If you do median(model_ss$Z_fcst[10, 3, ]) you get 393 (just as from predict), but if you do colMeans(model_ss$Z_fcst[8:10, 3, ]) you see that the average of the monthly values within the final quarter is fixed to 354. So the forecast you get in predict is correct, it's just that the plotting method should anchor the forecasts at the final quarterly observation. The plot that you get therefore is a little bit special, because it shows quarterly observations, but monthly forecasts. I am working on a new version of the package where this is handled a little bit better (so that also the forecasts are presented on the quarterly frequency).

For now, I have updated the package, so if you do

devtools::install_github("ankargren/mfbvar")

you should see that the plot method returns a plot with no discontinuity. Let me know if you try it and have no further issues with it, and I'll update the version on CRAN too.

sjones29 commented 5 years ago

I updated on my end and tried again with both the simulated example and my actual unshared code, and it plotted correctly for both -- thanks!

Many thanks as well for the detailed answer. I was not aware of the assumption that there is a latent monthly process underlying the quarterly observations. To clarify, should I be taking 3-month averages of monthly forecasts to be the forecasted quarterly data at the end of the 3-month period? Or should I be taking an individual monthly forecast to be the forecasted quarterly data for the quarter ending on that month?

ankargren commented 5 years ago

Good to hear!

Yes, you should take averages over the months within each quarter. The reason why the current version of the package does not do that is that I didn't want to assume too much about the structure of the input (e.g. dates etc), but I've come to a change in opinion with regards to that. The new version will be a little stricter, but on the flipside that means it will compute the quarterly forecasts.

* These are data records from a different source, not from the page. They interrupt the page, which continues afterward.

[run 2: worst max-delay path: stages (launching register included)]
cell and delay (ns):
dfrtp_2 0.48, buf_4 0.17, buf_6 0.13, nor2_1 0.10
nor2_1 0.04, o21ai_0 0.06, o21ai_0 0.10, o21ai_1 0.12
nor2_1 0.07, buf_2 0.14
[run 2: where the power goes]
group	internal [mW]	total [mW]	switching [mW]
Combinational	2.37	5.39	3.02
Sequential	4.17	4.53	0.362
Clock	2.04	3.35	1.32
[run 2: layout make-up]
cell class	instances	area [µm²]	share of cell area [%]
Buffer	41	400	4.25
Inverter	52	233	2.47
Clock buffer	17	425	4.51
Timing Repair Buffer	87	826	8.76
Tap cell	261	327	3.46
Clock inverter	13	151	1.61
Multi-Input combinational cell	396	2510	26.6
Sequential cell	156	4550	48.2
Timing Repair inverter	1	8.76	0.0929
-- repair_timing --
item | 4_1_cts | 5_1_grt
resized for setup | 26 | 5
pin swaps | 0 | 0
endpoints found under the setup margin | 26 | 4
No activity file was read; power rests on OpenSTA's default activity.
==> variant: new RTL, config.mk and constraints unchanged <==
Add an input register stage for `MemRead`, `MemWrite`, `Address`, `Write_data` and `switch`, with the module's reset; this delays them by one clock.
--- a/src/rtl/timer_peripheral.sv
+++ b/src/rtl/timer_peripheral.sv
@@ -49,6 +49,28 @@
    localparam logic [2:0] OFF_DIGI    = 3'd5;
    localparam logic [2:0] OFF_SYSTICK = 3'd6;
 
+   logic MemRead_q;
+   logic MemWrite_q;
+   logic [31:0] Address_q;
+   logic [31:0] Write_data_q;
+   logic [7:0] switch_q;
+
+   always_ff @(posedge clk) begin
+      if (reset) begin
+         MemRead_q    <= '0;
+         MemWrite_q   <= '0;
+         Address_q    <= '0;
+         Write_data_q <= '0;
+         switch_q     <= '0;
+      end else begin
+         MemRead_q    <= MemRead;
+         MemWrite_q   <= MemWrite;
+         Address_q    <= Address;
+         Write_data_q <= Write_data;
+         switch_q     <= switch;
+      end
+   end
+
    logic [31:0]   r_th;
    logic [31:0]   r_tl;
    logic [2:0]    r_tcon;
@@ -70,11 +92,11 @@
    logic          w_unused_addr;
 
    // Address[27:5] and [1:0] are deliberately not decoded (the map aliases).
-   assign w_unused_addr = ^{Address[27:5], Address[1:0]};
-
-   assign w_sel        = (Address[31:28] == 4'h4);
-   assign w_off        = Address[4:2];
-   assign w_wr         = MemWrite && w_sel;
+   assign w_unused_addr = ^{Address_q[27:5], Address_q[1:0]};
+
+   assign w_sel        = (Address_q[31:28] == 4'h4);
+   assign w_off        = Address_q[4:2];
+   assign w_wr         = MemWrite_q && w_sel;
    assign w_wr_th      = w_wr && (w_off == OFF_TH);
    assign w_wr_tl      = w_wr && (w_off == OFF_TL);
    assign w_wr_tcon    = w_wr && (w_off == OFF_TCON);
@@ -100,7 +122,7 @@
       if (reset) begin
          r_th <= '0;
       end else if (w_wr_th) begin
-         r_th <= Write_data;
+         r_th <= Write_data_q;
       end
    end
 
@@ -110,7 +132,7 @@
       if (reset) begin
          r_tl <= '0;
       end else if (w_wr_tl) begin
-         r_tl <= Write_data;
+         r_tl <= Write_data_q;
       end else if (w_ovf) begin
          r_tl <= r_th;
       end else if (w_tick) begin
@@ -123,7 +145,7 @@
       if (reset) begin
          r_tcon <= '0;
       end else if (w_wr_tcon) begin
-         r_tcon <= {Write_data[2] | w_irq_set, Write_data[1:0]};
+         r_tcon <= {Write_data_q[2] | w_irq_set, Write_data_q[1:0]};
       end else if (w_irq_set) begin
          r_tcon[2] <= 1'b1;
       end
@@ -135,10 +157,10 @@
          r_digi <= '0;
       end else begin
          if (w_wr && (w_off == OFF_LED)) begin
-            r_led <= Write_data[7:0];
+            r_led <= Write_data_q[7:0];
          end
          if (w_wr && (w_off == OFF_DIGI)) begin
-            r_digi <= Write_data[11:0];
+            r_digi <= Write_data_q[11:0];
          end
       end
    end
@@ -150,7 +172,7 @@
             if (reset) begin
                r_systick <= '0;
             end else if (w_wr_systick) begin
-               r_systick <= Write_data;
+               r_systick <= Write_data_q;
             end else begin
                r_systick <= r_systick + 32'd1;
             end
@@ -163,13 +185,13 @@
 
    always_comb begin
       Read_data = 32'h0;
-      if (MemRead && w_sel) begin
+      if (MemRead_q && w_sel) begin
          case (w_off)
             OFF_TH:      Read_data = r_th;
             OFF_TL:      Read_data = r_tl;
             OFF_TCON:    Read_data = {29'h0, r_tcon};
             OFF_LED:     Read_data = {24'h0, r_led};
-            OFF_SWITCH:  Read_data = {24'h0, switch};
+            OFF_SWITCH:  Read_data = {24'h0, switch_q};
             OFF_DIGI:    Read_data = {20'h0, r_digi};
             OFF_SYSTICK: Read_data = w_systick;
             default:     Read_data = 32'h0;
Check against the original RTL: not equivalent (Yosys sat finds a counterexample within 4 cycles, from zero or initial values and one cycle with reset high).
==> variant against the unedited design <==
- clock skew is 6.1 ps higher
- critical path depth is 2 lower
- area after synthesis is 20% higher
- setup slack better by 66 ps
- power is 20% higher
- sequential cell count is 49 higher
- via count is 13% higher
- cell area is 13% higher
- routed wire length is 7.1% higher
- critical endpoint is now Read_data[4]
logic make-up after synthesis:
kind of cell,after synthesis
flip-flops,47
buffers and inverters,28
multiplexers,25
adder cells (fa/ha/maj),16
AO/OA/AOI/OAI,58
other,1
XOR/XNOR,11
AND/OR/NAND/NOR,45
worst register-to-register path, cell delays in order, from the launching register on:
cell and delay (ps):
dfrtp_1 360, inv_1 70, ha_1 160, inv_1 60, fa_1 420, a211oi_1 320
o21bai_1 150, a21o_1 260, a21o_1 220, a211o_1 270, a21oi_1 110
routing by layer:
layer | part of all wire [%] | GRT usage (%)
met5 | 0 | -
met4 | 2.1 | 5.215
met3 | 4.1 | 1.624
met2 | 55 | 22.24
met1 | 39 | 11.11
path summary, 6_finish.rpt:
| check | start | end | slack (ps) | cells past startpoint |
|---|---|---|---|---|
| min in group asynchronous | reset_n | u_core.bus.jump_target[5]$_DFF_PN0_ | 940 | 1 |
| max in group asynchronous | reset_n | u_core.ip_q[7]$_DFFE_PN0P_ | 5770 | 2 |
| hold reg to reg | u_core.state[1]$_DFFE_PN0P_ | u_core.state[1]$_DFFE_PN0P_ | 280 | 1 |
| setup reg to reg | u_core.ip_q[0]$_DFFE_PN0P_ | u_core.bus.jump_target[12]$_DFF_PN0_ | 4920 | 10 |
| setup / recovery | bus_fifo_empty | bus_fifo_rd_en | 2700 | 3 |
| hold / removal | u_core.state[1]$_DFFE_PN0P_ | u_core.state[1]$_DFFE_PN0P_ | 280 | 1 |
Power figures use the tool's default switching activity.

To get things right, if you want the quarterly forecast in the simulated example you provided you would need to do: quantile(colMeans(model_ss$Z_fcst[11:13, 3, ]), probs = 0.5) to get the median forecast of the quarterly variable. (That would also require you to use n_fcst = 3 or higher.) Your input here is very valuable here actually, it makes it clear for me what I need to clarify in the package. I'll make sure this is better documented in the new version. (If you have further questions, feel free to send me an e-mail.)